## Records
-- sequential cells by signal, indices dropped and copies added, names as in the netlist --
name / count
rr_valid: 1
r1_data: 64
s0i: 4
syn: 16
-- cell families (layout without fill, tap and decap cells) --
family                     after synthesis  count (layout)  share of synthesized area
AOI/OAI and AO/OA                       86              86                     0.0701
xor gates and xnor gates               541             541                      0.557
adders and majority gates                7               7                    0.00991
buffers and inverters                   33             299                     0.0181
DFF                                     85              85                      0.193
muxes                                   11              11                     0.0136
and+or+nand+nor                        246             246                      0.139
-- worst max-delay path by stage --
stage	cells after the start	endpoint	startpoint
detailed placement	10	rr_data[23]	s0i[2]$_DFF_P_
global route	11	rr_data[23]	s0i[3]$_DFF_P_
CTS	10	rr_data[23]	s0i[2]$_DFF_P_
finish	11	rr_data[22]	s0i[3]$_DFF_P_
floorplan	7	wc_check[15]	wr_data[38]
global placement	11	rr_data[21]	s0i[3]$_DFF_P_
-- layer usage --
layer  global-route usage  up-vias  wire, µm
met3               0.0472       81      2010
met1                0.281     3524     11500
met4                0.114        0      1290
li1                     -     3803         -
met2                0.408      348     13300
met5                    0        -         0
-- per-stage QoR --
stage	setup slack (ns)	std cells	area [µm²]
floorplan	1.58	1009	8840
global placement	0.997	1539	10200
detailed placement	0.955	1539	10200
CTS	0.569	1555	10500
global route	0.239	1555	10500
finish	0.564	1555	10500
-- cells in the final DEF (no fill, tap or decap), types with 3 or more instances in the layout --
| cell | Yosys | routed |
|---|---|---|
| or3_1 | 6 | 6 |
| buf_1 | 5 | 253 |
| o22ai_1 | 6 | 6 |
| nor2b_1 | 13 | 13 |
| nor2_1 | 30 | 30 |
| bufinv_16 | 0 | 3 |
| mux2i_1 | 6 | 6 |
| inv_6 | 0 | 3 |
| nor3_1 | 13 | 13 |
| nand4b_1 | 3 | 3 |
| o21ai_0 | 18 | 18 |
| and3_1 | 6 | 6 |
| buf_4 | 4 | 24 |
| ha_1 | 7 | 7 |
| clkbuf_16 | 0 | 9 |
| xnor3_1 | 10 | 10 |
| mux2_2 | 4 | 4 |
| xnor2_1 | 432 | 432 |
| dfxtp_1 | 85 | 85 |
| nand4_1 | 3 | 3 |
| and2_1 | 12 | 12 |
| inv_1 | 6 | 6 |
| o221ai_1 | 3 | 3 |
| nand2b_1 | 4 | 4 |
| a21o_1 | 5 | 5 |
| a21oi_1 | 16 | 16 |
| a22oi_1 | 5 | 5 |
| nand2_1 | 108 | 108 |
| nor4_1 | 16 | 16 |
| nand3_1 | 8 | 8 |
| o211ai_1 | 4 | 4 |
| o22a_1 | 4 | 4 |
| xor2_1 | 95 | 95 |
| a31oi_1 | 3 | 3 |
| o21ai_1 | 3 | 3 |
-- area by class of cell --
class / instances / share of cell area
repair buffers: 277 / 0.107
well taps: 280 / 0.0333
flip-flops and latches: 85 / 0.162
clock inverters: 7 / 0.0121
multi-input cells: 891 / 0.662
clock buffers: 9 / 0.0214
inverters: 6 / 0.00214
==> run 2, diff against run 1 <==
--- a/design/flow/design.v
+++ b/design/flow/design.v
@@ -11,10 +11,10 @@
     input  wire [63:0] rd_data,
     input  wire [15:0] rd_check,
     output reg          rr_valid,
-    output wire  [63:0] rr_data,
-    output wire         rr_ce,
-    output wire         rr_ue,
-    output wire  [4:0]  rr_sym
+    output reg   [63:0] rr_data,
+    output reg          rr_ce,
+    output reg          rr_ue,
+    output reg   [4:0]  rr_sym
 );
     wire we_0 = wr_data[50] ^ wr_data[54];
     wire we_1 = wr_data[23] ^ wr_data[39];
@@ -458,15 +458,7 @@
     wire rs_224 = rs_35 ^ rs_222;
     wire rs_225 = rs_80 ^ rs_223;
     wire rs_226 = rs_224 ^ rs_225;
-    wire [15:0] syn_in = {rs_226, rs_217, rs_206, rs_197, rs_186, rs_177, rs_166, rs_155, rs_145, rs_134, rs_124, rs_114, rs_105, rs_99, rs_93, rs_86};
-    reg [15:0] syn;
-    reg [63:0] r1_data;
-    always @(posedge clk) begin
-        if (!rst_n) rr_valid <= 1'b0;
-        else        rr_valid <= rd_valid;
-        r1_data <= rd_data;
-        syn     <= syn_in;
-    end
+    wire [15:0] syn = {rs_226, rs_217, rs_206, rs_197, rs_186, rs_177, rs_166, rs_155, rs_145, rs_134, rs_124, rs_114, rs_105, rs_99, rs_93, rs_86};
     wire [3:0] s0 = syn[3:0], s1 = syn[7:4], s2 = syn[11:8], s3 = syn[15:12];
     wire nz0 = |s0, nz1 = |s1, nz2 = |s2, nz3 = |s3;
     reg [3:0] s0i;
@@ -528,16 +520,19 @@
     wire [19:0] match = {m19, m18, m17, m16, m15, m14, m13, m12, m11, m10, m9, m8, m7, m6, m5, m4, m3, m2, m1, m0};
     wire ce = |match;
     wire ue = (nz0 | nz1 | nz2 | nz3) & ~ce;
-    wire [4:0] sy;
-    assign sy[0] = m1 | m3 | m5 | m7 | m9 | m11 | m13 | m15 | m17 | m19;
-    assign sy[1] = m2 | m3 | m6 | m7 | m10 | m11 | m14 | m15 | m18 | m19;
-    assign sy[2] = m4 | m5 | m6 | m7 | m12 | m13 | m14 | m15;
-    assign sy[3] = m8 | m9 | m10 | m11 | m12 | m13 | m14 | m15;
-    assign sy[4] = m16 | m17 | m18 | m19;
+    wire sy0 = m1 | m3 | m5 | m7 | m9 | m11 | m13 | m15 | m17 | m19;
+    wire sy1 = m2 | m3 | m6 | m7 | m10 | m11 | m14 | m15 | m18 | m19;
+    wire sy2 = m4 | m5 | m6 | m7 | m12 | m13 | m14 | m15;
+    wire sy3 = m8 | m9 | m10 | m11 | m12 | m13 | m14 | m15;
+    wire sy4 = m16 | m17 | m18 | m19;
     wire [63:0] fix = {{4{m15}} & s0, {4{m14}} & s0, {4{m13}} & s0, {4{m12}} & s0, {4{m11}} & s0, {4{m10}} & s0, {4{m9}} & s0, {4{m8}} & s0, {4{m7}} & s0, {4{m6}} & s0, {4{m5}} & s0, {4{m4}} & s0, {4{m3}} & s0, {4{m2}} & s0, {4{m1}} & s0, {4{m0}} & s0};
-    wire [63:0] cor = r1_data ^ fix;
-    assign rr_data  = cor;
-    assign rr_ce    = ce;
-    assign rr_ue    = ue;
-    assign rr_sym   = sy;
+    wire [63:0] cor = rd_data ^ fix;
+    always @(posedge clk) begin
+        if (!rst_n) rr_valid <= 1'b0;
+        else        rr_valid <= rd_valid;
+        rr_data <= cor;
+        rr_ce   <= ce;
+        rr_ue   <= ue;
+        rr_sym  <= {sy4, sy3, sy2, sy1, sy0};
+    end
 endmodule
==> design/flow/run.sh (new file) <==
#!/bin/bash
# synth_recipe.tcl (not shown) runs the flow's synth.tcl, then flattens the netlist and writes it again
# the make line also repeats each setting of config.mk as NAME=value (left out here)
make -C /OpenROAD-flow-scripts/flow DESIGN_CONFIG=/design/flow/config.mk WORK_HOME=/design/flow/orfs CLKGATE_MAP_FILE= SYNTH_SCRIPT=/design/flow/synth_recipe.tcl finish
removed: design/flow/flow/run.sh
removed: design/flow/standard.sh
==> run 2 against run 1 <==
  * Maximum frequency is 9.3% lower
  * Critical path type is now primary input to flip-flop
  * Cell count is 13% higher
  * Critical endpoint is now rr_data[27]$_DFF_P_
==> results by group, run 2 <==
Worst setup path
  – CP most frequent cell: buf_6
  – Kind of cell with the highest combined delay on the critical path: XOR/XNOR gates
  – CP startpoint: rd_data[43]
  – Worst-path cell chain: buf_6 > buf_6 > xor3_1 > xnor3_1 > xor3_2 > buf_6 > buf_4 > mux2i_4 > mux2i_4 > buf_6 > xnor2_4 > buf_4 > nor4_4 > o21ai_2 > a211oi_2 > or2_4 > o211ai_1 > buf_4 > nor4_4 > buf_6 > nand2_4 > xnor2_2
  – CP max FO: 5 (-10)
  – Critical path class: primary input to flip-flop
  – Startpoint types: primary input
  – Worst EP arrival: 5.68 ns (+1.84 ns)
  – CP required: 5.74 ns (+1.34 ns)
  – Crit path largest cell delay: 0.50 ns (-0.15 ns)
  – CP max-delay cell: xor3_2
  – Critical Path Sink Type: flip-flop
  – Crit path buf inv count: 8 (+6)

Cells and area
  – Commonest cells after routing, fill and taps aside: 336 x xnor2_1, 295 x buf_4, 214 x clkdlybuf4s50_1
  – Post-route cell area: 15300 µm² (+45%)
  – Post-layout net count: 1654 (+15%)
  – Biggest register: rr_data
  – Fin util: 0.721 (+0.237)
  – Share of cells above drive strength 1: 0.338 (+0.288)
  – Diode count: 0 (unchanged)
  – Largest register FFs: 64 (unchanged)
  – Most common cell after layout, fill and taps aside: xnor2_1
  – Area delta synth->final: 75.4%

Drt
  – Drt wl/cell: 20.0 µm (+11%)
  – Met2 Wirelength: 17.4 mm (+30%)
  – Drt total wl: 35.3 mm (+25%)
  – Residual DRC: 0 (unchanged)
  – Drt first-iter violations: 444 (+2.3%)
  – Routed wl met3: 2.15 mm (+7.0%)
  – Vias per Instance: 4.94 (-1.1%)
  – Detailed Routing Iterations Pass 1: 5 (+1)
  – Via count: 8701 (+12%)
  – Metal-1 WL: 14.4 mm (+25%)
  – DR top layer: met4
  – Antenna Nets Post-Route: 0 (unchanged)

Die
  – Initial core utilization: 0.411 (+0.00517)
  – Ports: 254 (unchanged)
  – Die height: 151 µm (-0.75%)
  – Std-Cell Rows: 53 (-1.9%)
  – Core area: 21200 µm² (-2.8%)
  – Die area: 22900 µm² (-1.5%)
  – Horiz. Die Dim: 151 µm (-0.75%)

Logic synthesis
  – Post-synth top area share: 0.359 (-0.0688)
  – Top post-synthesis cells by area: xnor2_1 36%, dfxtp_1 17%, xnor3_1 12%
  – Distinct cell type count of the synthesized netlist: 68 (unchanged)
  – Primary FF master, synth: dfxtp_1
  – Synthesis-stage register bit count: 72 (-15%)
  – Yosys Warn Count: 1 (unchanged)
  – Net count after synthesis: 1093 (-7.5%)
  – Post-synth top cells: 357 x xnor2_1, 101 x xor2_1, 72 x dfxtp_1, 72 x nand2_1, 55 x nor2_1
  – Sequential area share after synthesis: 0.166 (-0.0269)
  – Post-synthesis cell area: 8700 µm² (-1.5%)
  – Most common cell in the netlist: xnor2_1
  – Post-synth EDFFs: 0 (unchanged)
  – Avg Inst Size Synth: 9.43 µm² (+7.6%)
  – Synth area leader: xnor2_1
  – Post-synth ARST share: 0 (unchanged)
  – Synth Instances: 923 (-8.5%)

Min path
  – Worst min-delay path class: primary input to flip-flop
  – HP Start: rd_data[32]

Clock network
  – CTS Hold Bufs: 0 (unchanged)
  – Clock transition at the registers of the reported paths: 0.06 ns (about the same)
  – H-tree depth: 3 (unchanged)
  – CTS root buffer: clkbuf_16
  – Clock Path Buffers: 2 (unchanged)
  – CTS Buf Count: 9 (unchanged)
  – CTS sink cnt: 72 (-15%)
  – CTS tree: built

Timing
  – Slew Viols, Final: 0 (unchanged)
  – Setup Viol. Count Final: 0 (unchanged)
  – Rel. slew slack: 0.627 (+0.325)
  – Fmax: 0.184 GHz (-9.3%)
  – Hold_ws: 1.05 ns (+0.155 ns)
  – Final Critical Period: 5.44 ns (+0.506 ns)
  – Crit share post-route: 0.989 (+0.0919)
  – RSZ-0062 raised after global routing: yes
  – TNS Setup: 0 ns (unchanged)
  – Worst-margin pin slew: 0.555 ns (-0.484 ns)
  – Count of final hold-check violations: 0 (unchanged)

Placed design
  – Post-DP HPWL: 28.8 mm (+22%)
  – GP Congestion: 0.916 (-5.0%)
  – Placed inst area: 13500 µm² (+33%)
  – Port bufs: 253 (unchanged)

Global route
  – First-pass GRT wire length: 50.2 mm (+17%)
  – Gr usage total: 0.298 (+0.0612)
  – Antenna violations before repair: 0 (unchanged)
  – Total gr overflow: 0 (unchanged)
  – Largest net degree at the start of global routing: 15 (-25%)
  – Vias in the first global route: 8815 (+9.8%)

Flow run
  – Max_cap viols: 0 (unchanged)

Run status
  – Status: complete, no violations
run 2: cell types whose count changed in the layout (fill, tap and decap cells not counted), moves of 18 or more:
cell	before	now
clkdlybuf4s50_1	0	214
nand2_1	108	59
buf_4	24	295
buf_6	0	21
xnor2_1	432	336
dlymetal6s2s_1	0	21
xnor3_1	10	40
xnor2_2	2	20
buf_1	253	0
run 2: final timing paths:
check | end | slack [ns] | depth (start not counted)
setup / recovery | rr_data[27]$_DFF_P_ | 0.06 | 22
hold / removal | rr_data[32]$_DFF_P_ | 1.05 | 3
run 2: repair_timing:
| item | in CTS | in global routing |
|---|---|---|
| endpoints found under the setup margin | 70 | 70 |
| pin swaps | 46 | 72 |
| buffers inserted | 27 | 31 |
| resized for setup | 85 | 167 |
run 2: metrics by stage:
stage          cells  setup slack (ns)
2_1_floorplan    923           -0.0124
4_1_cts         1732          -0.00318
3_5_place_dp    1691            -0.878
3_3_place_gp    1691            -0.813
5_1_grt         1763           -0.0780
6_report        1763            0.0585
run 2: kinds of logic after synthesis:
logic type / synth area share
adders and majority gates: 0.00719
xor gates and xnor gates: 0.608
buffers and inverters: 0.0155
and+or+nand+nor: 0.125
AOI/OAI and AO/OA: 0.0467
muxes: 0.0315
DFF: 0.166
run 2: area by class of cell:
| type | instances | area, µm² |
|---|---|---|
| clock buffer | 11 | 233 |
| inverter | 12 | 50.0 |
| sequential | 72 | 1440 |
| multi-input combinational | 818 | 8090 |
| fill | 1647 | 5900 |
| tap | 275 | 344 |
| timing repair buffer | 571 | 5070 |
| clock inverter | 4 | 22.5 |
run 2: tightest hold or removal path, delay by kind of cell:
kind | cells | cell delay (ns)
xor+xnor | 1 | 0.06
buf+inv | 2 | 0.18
What follows belongs to an exercise in optimizing a design on an open flow for small area, a short achievable clock period and few clock cycles; a production flow would make more cautious choices.
The RTL was checked by simulation tests, not by an equivalence proof against the original design.

<file path="flow/run.sh">
#!/bin/bash
# synth_recipe.tcl (not shown) runs the flow's synth.tcl, then flattens the netlist and writes it again
# the make line also repeats each setting of config.mk as NAME=value (left out here)
make -C /OpenROAD-flow-scripts/flow DESIGN_CONFIG=/design/flow/config.mk WORK_HOME=/design/flow/orfs CLKGATE_MAP_FILE= SYNTH_SCRIPT=/design/flow/synth_recipe.tcl finish
</file>
<file path="flow/config.mk">
export PLATFORM = sky130hd
export DESIGN_NAME = cvu_crc_engine
export DESIGN_NICKNAME = cvu_crc_engine
export VERILOG_FILES = /design/flow/design.v
export SDC_FILE = /design/flow/constraint.sdc
export NUM_CORES = 4
export LEC_CHECK = 0
export CAP_MARGIN = 20
export CORE_MARGIN = 2
export CORE_UTILIZATION = 30
export SETUP_SLACK_MARGIN = 0.5
export SLEW_MARGIN = 20
</file>
<file path="flow/constraint.sdc">
create_clock -name core_clock -period 22.0 [get_ports {clk}]
set_input_delay 4.4000 -clock core_clock [delete_from_list [all_inputs] [get_ports {clk}]]
set_output_delay 4.4000 -clock core_clock [all_outputs]
set_load 0.01 [all_outputs]
</file>
<file path="flow/design.v">
module cvu_crc_engine (
    input  wire        clk,
    input  wire        rst,
    output wire        ready,
    input  wire        start,
    input  wire [3:0]  preset,
    input  wire [6:0]  width,
    input  wire [63:0] poly,
    input  wire [63:0] init,
    input  wire [63:0] xorout,
    input  wire        refin,
    input  wire        refout,
    input  wire [24:0] length,
    input  wire [7:0]  control,
    input  wire [7:0]  checker_sel,
    input  wire [31:0] alive_ofs,
    input  wire [63:0] seed,
    input  wire [63:0] expect_val,
    output wire        in_ready,
    input  wire        in_valid,
    input  wire [31:0] in_data,
    input  wire        in_err,
    input  wire        alive_clr,
    input  wire [5:0]  alive_clr_id,
    output wire        done,
    output wire [63:0] result,
    output wire [7:0]  status,
    output wire [7:0]  alive
);
    localparam ST_IDLE  = 2'd0;
    localparam ST_CHECK = 2'd1;
    localparam ST_DATA  = 2'd2;
    localparam ST_FINAL = 2'd3;
    localparam S_OK       = 8'h00;
    localparam S_MISMATCH = 8'h01;
    localparam S_REPEAT   = 8'h02;
    localparam S_STALE    = 8'h03;
    localparam S_FIELD    = 8'h04;
    localparam S_MEMORY   = 8'h06;
    reg [1:0]  state;
    reg [6:0]  d_w;
    reg [63:0] d_poly;
    reg [63:0] d_init;
    reg [63:0] d_xorout;
    reg        d_refin;
    reg        d_refout;
    reg [24:0] d_len;
    reg [7:0]  d_ctrl;
    reg [7:0]  d_chk;
    reg [31:0] d_ofs;
    reg [63:0] d_seed;
    reg [63:0] d_expect;
    reg [63:0] crc;         
    reg [63:0] poly_al;     
    reg [24:0] count;       
    reg [3:0]  ctr;         
    reg        mem_err;
    reg [63:0] chk_valid;
    reg [3:0]  chk_last [0:63];
    reg        done_r;
    reg [63:0] result_r;
    reg [7:0]  status_r;
    reg [7:0]  alive_r;
    assign ready    = (state == ST_IDLE);
    assign in_ready = (state == ST_DATA);
    assign done     = done_r;
    assign result   = result_r;
    assign status   = status_r;
    assign alive    = alive_r;
    wire c_partial   = d_ctrl[2];
    wire c_seed_en   = d_ctrl[1];
    wire c_check     = d_ctrl[0];
    wire c_alive_en  = d_ctrl[4];
    wire c_alive_low = d_ctrl[3];
    reg [6:0]  p_w;
    reg [63:0] p_poly, p_init, p_xorout;
    reg        p_refin, p_refout;
    always @(*) begin
        p_w = width; p_poly = poly; p_init = init; p_xorout = xorout;
        p_refin = refin; p_refout = refout;
        case (preset)
            4'd1: begin p_w = 7'd32; p_poly = 64'h1EDC6F41; p_init = 64'hFFFFFFFF;
                        p_xorout = 64'hFFFFFFFF; p_refin = 1'b1; p_refout = 1'b1; end
            4'd2: begin p_w = 7'd16; p_poly = 64'h1021; p_init = 64'hFFFF;
                        p_xorout = 64'h0; p_refin = 1'b0; p_refout = 1'b0; end
            4'd3: begin p_w = 7'd32; p_poly = 64'h04C11DB7; p_init = 64'hFFFFFFFF;
                        p_xorout = 64'hFFFFFFFF; p_refin = 1'b1; p_refout = 1'b1; end
            4'd4: begin p_w = 7'd64; p_poly = 64'h42F0E1EBA9EA3693; p_init = 64'hFFFFFFFFFFFFFFFF;
                        p_xorout = 64'hFFFFFFFFFFFFFFFF; p_refin = 1'b1; p_refout = 1'b1; end
            4'd5: begin p_w = 7'd8; p_poly = 64'h2F; p_init = 64'hFF;
                        p_xorout = 64'hFF; p_refin = 1'b0; p_refout = 1'b0; end
            4'd6: begin p_w = 7'd15; p_poly = 64'h4599; p_init = 64'h0;
                        p_xorout = 64'h0; p_refin = 1'b0; p_refout = 1'b0; end
            4'd7: begin p_w = 7'd3; p_poly = 64'h3; p_init = 64'h0;
                        p_xorout = 64'h7; p_refin = 1'b0; p_refout = 1'b0; end
            4'd8: begin p_w = 7'd24; p_poly = 64'h864CFB; p_init = 64'hB704CE;
                        p_xorout = 64'h0; p_refin = 1'b0; p_refout = 1'b0; end
            default: ;
        endcase
    end
    wire [6:0]  shift_al = 7'd64 - d_w;
    wire [63:0] w_mask   = (d_w == 7'd64) ? {64{1'b1}} : ((64'd1 << d_w) - 64'd1);
    wire field_err = (d_ctrl[7:6] != 2'b00) ||
                     (d_chk[7:6] != 2'b00) ||
                     ((d_seed & ~w_mask) != 64'd0) ||
                     ((d_expect & ~w_mask) != 64'd0) ||
                     (c_alive_en && (d_ofs >= {7'd0, d_len}));
    wire [63:0] start_val = c_seed_en ? d_seed : d_init;
    wire [24:0] remaining = d_len - count;
    wire [2:0]  nbytes    = (remaining >= 25'd4) ? 3'd4 : remaining[2:0];
    reg [63:0] crc_next;
    reg [7:0]  b;
    reg        top;
    integer    j, i, k;
    always @(*) begin
        crc_next = crc;
        b        = 8'd0;
        top      = 1'b0;
        for (j = 0; j < 4; j = j + 1) begin
            if (j < nbytes) begin
                b = in_data[8*j +: 8];
                if (d_refin)
                    b = {b[0], b[1], b[2], b[3], b[4], b[5], b[6], b[7]};
                for (i = 7; i >= 0; i = i - 1) begin
                    top      = crc_next[63] ^ b[i];
                    crc_next = {crc_next[62:0], 1'b0};
                    if (top)
                        crc_next = crc_next ^ poly_al;
                end
            end
        end
    end
    wire        ofs_here = (d_ofs[31:2] == {7'd0, count[24:2]});
    wire [7:0]  ofs_byte = in_data[8*d_ofs[1:0] +: 8];
    wire [3:0]  ofs_ctr  = c_alive_low ? ofs_byte[3:0] : ofs_byte[7:4];
    wire [63:0] raw = crc >> shift_al;
    reg  [63:0] raw_rev;
    always @(*) begin
        for (k = 0; k < 64; k = k + 1)
            raw_rev[k] = raw[63 - k];
    end
    wire [63:0] final_val = c_partial ? raw
                          : ((d_refout ? (raw_rev >> shift_al) : raw) ^ d_xorout);
    wire [5:0]  chk_id    = d_chk[5:0];
    wire [3:0]  delta     = ctr - chk_last[chk_id];
    wire        mismatch  = c_check && (final_val != d_expect);
    always @(posedge clk) begin
        if (rst) begin
            state     <= ST_IDLE;
            done_r    <= 1'b0;
            chk_valid <= 64'd0;
        end else begin
            done_r <= 1'b0;
            case (state)
                ST_IDLE: begin
                    if (start) begin
                        d_w      <= p_w;
                        d_poly   <= p_poly;
                        d_init   <= p_init;
                        d_xorout <= p_xorout;
                        d_refin  <= p_refin;
                        d_refout <= p_refout;
                        d_len    <= length;
                        d_ctrl   <= control;
                        d_chk    <= checker_sel;
                        d_ofs    <= alive_ofs;
                        d_seed   <= seed;
                        d_expect <= expect_val;
                        state    <= ST_CHECK;
                    end
                end
                ST_CHECK: begin
                    crc     <= start_val << shift_al;
                    poly_al <= d_poly << shift_al;
                    count   <= 25'd0;
                    ctr     <= 4'd0;
                    mem_err <= 1'b0;
                    if (field_err) begin
                        result_r <= 64'd0;
                        status_r <= S_FIELD;
                        alive_r  <= 8'd0;
                        done_r   <= 1'b1;
                        state    <= ST_IDLE;
                    end else if (d_len == 25'd0) begin
                        state <= ST_FINAL;
                    end else begin
                        state <= ST_DATA;
                    end
                end
                ST_DATA: begin
                    if (in_valid) begin
                        if (in_err) begin
                            mem_err <= 1'b1;
                            state   <= ST_FINAL;
                        end else begin
                            crc   <= crc_next;
                            count <= count + {22'd0, nbytes};
                            if (ofs_here)
                                ctr <= ofs_ctr;
                            if (remaining <= 25'd4)
                                state <= ST_FINAL;
                        end
                    end
                end
                ST_FINAL: begin
                    done_r <= 1'b1;
                    state  <= ST_IDLE;
                    if (mem_err) begin
                        result_r <= 64'd0;
                        status_r <= S_MEMORY;
                        alive_r  <= 8'd0;
                    end else begin
                        result_r <= final_val;
                        if (mismatch) begin
                            status_r <= S_MISMATCH;
                            alive_r  <= c_alive_en ? {ctr, 4'd0} : 8'd0;
                        end else if (!c_alive_en) begin
                            status_r <= S_OK;
                            alive_r  <= 8'd0;
                        end else if (!chk_valid[chk_id]) begin
                            status_r          <= S_OK;
                            alive_r           <= {ctr, 4'd1};
                            chk_valid[chk_id] <= 1'b1;
                            chk_last[chk_id]  <= ctr;
                        end else if (delta == 4'd0) begin
                            status_r <= S_REPEAT;
                            alive_r  <= {ctr, 4'd3};
                        end else if (delta == 4'd1) begin
                            status_r         <= S_OK;
                            alive_r          <= {ctr, 4'd1};
                            chk_last[chk_id] <= ctr;
                        end else if (delta[3] == 1'b0) begin
                            status_r         <= S_OK;
                            alive_r          <= {ctr, 4'd2};
                            chk_last[chk_id] <= ctr;
                        end else begin
                            status_r <= S_STALE;
                            alive_r  <= {ctr, 4'd3};
                        end
                    end
                end
            endcase
            if (alive_clr)
                chk_valid[alive_clr_id] <= 1'b0;
        end
    end
endmodule
</file>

## Instructions to follow
Report the number of lines above holding "usage", and only that.

## Answer box
3